— Your task —
If a line in the data has the string "edges", please show it.

Extracted data entries
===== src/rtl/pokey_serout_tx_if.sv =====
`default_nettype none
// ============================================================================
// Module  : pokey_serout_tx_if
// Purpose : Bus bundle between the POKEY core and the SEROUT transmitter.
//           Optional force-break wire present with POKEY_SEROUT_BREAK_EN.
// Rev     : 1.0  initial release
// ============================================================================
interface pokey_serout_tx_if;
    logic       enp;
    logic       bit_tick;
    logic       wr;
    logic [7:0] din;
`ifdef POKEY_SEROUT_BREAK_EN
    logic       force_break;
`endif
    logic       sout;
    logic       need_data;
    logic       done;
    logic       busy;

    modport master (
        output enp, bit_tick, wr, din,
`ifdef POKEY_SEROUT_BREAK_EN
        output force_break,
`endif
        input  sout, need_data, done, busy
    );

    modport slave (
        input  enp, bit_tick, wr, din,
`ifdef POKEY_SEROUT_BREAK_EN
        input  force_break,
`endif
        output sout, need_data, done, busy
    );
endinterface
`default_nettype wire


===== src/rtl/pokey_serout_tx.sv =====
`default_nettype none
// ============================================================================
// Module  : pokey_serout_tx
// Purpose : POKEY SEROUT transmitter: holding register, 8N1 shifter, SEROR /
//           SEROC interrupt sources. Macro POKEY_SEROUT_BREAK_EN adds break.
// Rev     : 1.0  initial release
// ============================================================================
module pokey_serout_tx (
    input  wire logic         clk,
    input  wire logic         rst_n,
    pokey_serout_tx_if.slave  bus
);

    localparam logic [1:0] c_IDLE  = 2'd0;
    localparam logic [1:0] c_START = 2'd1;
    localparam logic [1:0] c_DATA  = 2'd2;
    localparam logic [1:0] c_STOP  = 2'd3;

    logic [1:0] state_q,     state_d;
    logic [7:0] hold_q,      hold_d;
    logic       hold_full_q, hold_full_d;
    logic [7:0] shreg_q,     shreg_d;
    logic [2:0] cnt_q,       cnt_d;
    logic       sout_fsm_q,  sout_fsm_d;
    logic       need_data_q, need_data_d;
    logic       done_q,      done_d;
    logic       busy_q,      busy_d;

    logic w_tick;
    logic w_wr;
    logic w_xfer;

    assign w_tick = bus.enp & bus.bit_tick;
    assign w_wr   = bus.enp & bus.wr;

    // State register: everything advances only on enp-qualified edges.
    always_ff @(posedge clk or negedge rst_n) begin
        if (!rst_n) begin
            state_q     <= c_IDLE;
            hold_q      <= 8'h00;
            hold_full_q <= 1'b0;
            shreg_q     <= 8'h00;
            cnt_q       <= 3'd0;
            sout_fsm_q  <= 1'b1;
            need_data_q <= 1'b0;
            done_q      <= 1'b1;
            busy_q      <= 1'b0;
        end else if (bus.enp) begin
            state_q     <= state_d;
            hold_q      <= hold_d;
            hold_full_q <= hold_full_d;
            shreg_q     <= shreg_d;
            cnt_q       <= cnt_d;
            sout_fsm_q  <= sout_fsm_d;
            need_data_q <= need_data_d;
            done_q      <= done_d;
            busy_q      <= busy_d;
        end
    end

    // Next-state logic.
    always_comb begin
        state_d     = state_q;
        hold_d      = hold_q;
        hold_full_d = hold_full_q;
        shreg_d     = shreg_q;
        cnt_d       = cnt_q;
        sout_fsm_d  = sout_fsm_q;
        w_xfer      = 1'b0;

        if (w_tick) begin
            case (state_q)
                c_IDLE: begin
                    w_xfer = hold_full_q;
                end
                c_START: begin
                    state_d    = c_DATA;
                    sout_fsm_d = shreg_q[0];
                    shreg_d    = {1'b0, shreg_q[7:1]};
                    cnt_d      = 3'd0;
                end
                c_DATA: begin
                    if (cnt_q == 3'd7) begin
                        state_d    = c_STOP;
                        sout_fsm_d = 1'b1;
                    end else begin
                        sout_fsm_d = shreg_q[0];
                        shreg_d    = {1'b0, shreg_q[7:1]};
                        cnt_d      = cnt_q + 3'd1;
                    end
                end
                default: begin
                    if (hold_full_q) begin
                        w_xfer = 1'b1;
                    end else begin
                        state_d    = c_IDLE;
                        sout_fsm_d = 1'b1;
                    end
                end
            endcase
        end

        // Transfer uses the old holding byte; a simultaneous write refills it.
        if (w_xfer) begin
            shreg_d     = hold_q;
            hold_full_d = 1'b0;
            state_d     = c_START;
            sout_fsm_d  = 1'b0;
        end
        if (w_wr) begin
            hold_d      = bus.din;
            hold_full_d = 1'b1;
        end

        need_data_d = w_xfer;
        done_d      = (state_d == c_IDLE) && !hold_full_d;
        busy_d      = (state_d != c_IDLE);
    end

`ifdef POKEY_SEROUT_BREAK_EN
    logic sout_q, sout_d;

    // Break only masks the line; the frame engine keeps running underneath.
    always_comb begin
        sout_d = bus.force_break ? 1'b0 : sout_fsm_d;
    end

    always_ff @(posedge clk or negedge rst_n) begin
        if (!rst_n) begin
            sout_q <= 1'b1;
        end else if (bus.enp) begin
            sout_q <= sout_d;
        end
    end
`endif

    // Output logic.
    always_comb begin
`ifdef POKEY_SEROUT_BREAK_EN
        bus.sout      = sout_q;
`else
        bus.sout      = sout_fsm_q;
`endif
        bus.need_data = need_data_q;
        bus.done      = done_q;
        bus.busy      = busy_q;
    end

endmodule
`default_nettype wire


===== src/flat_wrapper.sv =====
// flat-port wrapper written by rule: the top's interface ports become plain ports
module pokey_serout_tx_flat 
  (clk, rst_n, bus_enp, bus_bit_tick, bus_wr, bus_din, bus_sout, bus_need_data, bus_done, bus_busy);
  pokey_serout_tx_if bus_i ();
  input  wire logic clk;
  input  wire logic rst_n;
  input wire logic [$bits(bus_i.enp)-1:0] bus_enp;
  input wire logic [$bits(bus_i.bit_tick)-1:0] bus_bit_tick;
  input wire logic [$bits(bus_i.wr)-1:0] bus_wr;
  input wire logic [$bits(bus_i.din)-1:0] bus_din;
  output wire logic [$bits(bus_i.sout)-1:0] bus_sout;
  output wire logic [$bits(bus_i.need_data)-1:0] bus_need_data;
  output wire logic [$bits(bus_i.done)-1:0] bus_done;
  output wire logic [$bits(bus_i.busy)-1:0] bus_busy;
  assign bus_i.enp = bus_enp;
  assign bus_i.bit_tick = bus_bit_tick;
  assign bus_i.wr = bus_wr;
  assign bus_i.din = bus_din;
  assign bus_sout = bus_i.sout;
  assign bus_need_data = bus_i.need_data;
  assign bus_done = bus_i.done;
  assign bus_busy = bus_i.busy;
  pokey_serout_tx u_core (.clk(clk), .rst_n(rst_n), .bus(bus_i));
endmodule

---

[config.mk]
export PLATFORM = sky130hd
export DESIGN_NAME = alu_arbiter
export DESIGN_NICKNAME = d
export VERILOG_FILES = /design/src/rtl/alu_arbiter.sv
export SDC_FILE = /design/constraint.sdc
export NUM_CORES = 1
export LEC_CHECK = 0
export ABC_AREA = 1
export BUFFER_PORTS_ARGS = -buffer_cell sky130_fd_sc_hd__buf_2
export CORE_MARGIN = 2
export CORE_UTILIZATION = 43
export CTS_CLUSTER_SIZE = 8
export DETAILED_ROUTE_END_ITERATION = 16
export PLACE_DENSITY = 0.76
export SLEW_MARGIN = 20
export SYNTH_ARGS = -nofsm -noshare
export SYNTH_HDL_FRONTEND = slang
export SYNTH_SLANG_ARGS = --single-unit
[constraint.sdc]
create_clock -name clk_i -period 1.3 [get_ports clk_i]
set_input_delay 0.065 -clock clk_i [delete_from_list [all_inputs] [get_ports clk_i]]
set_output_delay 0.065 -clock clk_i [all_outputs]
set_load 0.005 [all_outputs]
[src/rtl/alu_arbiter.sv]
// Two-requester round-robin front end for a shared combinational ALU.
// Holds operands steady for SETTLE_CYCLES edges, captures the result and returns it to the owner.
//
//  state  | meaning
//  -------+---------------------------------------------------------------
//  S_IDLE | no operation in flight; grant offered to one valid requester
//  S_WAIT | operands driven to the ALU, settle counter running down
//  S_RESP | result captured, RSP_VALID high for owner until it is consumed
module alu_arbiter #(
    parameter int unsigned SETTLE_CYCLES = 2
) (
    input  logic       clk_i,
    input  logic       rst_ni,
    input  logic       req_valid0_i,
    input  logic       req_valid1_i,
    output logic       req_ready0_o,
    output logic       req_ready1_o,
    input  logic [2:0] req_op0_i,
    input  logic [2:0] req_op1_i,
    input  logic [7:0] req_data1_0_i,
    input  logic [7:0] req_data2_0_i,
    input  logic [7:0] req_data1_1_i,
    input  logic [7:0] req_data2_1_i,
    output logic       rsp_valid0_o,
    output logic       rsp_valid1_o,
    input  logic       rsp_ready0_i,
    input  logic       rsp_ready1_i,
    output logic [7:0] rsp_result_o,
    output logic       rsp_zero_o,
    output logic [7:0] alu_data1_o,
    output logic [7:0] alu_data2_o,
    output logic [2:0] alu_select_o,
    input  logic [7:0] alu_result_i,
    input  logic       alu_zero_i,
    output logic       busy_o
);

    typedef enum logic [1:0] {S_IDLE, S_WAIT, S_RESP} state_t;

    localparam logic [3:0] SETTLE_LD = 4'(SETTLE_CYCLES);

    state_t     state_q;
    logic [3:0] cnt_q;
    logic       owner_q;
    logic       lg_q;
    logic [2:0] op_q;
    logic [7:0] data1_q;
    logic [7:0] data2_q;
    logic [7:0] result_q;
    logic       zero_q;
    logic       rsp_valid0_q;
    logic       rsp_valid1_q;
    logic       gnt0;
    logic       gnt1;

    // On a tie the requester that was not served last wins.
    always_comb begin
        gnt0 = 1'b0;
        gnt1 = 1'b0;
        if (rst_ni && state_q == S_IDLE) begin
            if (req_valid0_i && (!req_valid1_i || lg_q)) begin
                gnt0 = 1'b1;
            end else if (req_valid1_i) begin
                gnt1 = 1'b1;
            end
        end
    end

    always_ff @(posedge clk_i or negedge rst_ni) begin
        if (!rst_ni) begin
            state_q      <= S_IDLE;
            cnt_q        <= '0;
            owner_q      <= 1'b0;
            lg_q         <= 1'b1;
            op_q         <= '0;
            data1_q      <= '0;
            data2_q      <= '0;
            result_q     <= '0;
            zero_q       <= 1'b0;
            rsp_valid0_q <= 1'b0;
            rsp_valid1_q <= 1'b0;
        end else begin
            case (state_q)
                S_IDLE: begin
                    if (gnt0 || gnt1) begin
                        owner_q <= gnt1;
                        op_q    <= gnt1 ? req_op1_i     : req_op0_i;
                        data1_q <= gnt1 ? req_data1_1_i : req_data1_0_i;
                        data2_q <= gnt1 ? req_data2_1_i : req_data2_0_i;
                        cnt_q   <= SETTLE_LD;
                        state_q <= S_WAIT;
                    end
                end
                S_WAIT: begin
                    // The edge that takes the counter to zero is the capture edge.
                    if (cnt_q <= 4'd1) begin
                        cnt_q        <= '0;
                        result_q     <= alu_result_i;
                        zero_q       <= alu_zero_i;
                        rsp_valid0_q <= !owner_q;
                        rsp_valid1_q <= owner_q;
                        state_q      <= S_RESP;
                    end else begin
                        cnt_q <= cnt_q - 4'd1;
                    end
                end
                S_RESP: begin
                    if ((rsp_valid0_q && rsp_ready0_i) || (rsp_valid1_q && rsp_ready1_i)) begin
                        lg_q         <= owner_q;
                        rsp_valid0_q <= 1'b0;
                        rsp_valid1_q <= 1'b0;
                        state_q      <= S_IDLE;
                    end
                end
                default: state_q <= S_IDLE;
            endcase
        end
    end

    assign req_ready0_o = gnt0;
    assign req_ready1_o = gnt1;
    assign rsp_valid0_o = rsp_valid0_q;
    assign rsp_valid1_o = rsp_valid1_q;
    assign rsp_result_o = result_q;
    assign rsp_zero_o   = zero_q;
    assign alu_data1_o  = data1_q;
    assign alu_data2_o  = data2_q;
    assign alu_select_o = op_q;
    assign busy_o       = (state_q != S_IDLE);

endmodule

— Solution for this exercise —
    // State register: everything advances only on enp-qualified edges.
// Holds operands steady for SETTLE_CYCLES edges, captures the result and returns it to the owner.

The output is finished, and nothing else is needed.